The LGBTQ Game Archive points to the Marvel Universe and Super Mario Brothers, among others, for early examples of characters who may be bisexual or transgender.

"Birdo's gender identity [in Super Mario] has been the subject of much discussion," reads one entry, which later notes, "Game designer Jennifer Reitz suggests she underwent a Mario-universe version of gender confirmation surgery, while others speculate that she has to hide her identity in exported versions of the game because only Japanese consumers will accept her as a trans character." Birdo first appeared in 1988.

The exhibit will look not only at the games, but also at who plays them. LGBTQ gamer collectives sprung out of necessity, Shaw said, due to homophobia and transphobia, but also geekphobia. Gathering resources on online communities provided hurdles in the research.

"While it's fun to say once it's the internet it's there forever, it's really not," Shaw said. A niche forum that welcomed a coterie of users can disappear with a domain's expiration.

"There are a lot of early online LGBTQ gamer communities that are just gone," she said. "It's also easier to find out about Philly gay communities in the 1960s rather than Philly gay gamer communities in the 1990s because the records were digital as opposed to print."

Shaw and her colleagues turned to print sources often, especially since gaming technology has evolved so rapidly during the exhibit's 33-year span. The ability to Google "how to solve" a game is easy for current games, Shaw pointed out, but not for a game that predates the spread of the internet.

"A lot of it is relying on people to keep their stuff, which happens inconsistently," Shaw said.

Campy games are still being produced, but Shaw said that the recent decades have welcomed storytelling in video games that explore LGBTQ issues with narrative depth.  In the 1990s and 2000s, Shaw said, designers and critics advocated for video games to be viewed more as an art form. This elevated ambition may have heightened the desire for gamers to see themselves reflected.

"The nuance of those story lines comes out of the idea that games are supposed to be serious — that they're not supposed to be play things, that they can communicate cultural meaning," she said. "The more games get recognized as art, the more they are taken seriously. And the more people take them seriously, the more people criticize the representation in them."

Game creation software such as RPG Maker and Twine, she continued, helped gamers tell their own stories.

"I see a much more conscious [notion of] 'Yeah, games are a place where we can expect to be represented,'" Shaw said, who forecasts more LGBTQ characters in the future.  "I think that's a big change in even the last 10 years."

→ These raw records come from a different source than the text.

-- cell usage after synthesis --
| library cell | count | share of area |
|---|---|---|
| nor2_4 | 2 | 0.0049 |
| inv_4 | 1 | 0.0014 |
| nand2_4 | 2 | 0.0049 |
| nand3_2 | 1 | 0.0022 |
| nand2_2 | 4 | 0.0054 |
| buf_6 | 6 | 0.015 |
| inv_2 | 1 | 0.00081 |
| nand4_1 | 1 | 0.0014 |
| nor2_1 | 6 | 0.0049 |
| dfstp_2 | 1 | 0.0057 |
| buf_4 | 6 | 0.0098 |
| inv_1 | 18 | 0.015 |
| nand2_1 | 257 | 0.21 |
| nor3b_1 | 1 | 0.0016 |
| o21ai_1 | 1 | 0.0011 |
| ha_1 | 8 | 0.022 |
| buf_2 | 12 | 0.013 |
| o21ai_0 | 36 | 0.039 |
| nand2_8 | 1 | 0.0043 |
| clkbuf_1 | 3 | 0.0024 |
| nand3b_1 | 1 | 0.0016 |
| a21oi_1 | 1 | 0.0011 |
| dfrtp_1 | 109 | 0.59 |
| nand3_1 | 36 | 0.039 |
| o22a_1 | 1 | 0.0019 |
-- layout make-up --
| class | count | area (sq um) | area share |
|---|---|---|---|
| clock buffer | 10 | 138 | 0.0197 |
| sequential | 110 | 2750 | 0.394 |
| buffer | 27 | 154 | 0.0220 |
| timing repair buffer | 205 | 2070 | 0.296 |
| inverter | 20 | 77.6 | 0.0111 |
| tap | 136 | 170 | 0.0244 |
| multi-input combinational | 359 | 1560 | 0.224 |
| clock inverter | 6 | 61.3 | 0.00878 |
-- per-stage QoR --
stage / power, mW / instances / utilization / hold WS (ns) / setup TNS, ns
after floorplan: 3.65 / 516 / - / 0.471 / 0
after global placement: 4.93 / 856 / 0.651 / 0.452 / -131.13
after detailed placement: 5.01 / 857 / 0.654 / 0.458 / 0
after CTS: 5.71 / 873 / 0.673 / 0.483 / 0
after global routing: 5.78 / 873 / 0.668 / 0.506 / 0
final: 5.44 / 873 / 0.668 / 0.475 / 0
[config.mk]
export PLATFORM = sky130hd
export DESIGN_NAME = batcharger_ctrl
export DESIGN_NICKNAME = d
export VERILOG_FILES = /design/src/rtl/batcharger_ctrl.sv
export SDC_FILE = /design/constraint.sdc
export NUM_CORES = 1
export LEC_CHECK = 0
export CORE_MARGIN = 2
export CORE_UTILIZATION = 47
export CTS_BUF_LIST = sky130_fd_sc_hd__clkbuf_8
export CTS_CLUSTER_DIAMETER = 80
export CTS_CLUSTER_SIZE = 40
export DETAILED_ROUTE_END_ITERATION = 10
export GPL_ROUTABILITY_DRIVEN = 1
export PLACE_DENSITY = 0.93
export RECOVER_POWER = 25
export SLEW_MARGIN = 10
export SYNTH_ARGS = -nofsm -noshare
export SYNTH_HDL_FRONTEND = slang
export SYNTH_SLANG_ARGS = --single-unit
export TNS_END_PERCENT = 50
[constraint.sdc]
create_clock -name clk -period 3.5 [get_ports clk]
set_input_delay 0.525 -clock clk [delete_from_list [all_inputs] [get_ports clk]]
set_output_delay 0.525 -clock clk [all_outputs]
set_load 0.02 [all_outputs]
### src/rtl/inst_prefetch_queue.sv
`default_nettype none
// ============================================================================
// Module   : inst_prefetch_queue
// Purpose  : Sequential instruction prefetcher with credit-limited in-flight
//            requests, PC-tagged FIFO and flush redirect with stale-drop count.
// Revision : 1.0 - initial release
// ============================================================================
module inst_prefetch_queue #(
    parameter int          DEPTH    = 4,
    parameter logic [31:0] RESET_PC = 32'h0000_0000
) (
    input  logic        clk,
    input  logic        rst,
    output logic        mem_req,
    output logic [31:0] mem_addr,
    input  logic        mem_gnt,
    input  logic        mem_rvalid,
    input  logic [31:0] mem_rdata,
    output logic        inst_valid,
    output logic [31:0] inst,
    output logic [31:0] inst_pc,
    input  logic        inst_ready,
    input  logic        flush,
    input  logic [31:0] flush_pc
);

    localparam int PTR_W = $clog2(DEPTH);
    localparam int CNT_W = PTR_W + 1;
    localparam int SUM_W = CNT_W + 2;

    logic [31:0]      fetch_pc;
    logic [31:0]      resp_pc;
    logic [CNT_W-1:0] count;
    logic [CNT_W-1:0] outstanding;
    logic [CNT_W-1:0] drop;
    logic [PTR_W-1:0] wr_ptr;
    logic [PTR_W-1:0] rd_ptr;
    logic [31:0]      fifo_pc   [DEPTH];
    logic [31:0]      fifo_data [DEPTH];

    logic [SUM_W-1:0] credit_used;
    logic             grant;
    logic             push;
    logic             pop;
    logic             drop_hit;
    logic [CNT_W-1:0] drop_sum;
    logic [31:0]      flush_pc_aligned;

    // Occupancy plus everything still owed by memory bounds new requests,
    // so a returning response always has a free FIFO slot.
    assign credit_used = SUM_W'(count) + SUM_W'(outstanding) + SUM_W'(drop);
    assign mem_req     = !rst && !flush && (credit_used < SUM_W'(DEPTH));
    assign mem_addr    = rst ? RESET_PC : fetch_pc;
    assign grant       = mem_req && mem_gnt;

    assign drop_hit = mem_rvalid && (drop != '0);
    assign push     = mem_rvalid && (drop == '0) && (outstanding != '0);

    assign inst_valid = !rst && (count != '0);
    assign inst       = inst_valid ? fifo_data[rd_ptr] : 32'h0;
    assign inst_pc    = inst_valid ? fifo_pc[rd_ptr]   : 32'h0;
    assign pop        = inst_valid && inst_ready;

    assign flush_pc_aligned = {flush_pc[31:2], 2'b00};
    assign drop_sum         = drop + outstanding;

    always_ff @(posedge clk) begin
        if (rst) begin
            fetch_pc    <= RESET_PC;
            resp_pc     <= RESET_PC;
            count       <= '0;
            outstanding <= '0;
            drop        <= '0;
            wr_ptr      <= '0;
            rd_ptr      <= '0;
        end else if (flush) begin
            // Everything in flight becomes stale; a response landing this
            // cycle retires one of those stale requests immediately.
            fetch_pc    <= flush_pc_aligned;
            resp_pc     <= flush_pc_aligned;
            count       <= '0;
            wr_ptr      <= '0;
            rd_ptr      <= '0;
            outstanding <= '0;
            drop        <= drop_sum - CNT_W'((mem_rvalid && (drop_sum != '0)) ? 1 : 0);
        end else begin
            if (grant) begin
                fetch_pc <= fetch_pc + 32'd4;
            end
            if (drop_hit) begin
                drop <= drop - CNT_W'(1);
            end
            if (push) begin
                resp_pc <= resp_pc + 32'd4;
                wr_ptr  <= wr_ptr + PTR_W'(1);
            end
            if (pop) begin
                rd_ptr <= rd_ptr + PTR_W'(1);
            end
            case ({grant, push})
                2'b10:   outstanding <= outstanding + CNT_W'(1);
                2'b01:   outstanding <= outstanding - CNT_W'(1);
                default: outstanding <= outstanding;
            endcase
            case ({push, pop})
                2'b10:   count <= count + CNT_W'(1);
                2'b01:   count <= count - CNT_W'(1);
                default: count <= count;
            endcase
        end
    end

    always_ff @(posedge clk) begin
        if (!rst && !flush && push) begin
            fifo_pc[wr_ptr]   <= resp_pc;
            fifo_data[wr_ptr] <= mem_rdata;
        end
    end

endmodule
`default_nettype wire
## config.mk

```make
export PLATFORM = sky130hd
export DESIGN_NAME = conv2d_mem_req_mc
export DESIGN_NICKNAME = d
export VERILOG_FILES = /design/src/rtl/conv2d_mem_req_mc.sv
export SDC_FILE = /design/constraint.sdc
export NUM_CORES = 2
export LEC_CHECK = 0
export ABC_AREA = 1
export BUFFER_PORTS_ARGS = -buffer_cell sky130_fd_sc_hd__buf_4
export CELL_PAD_IN_SITES_DETAIL_PLACEMENT = 1
export CELL_PAD_IN_SITES_GLOBAL_PLACEMENT = 2
export CORE_ASPECT_RATIO = 1.25
export CORE_MARGIN = 2
export CORE_UTILIZATION = 38
export DETAILED_ROUTE_END_ITERATION = 8
export GPL_ROUTABILITY_DRIVEN = 0
export PLACE_DENSITY = 0.95
export SYNTH_ARGS = -nofsm -noshare
export SYNTH_HDL_FRONTEND = slang
export SYNTH_SLANG_ARGS = --single-unit
```

## constraint.sdc

```tcl
create_clock -name clk -period 17.73 [get_ports clk]
set_input_delay 2.6595 -clock clk [delete_from_list [all_inputs] [get_ports clk]]
set_output_delay 2.6595 -clock clk [all_outputs]
set_load 0.005 [all_outputs]
```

The exhibit's crowdfunding campaign will stay open for a month, with a goal of raising  roughly $29,000 (25,000 in euros). By Monday, the campaign had raked in more than 40 percent of its goal.

Shaw said that LGBTQ representation has come "in fits and starts" over the years, which perhaps has contributed to the misconception that gay characters and topics are a novelty in video games. In the exhibit catalog, she hopes perspectives can shift from "having new content and [speaking like] it's the first time" to a better knowledge of what's existed for some time now.

"Once we know what the past is," she asked, "how can we build on it?"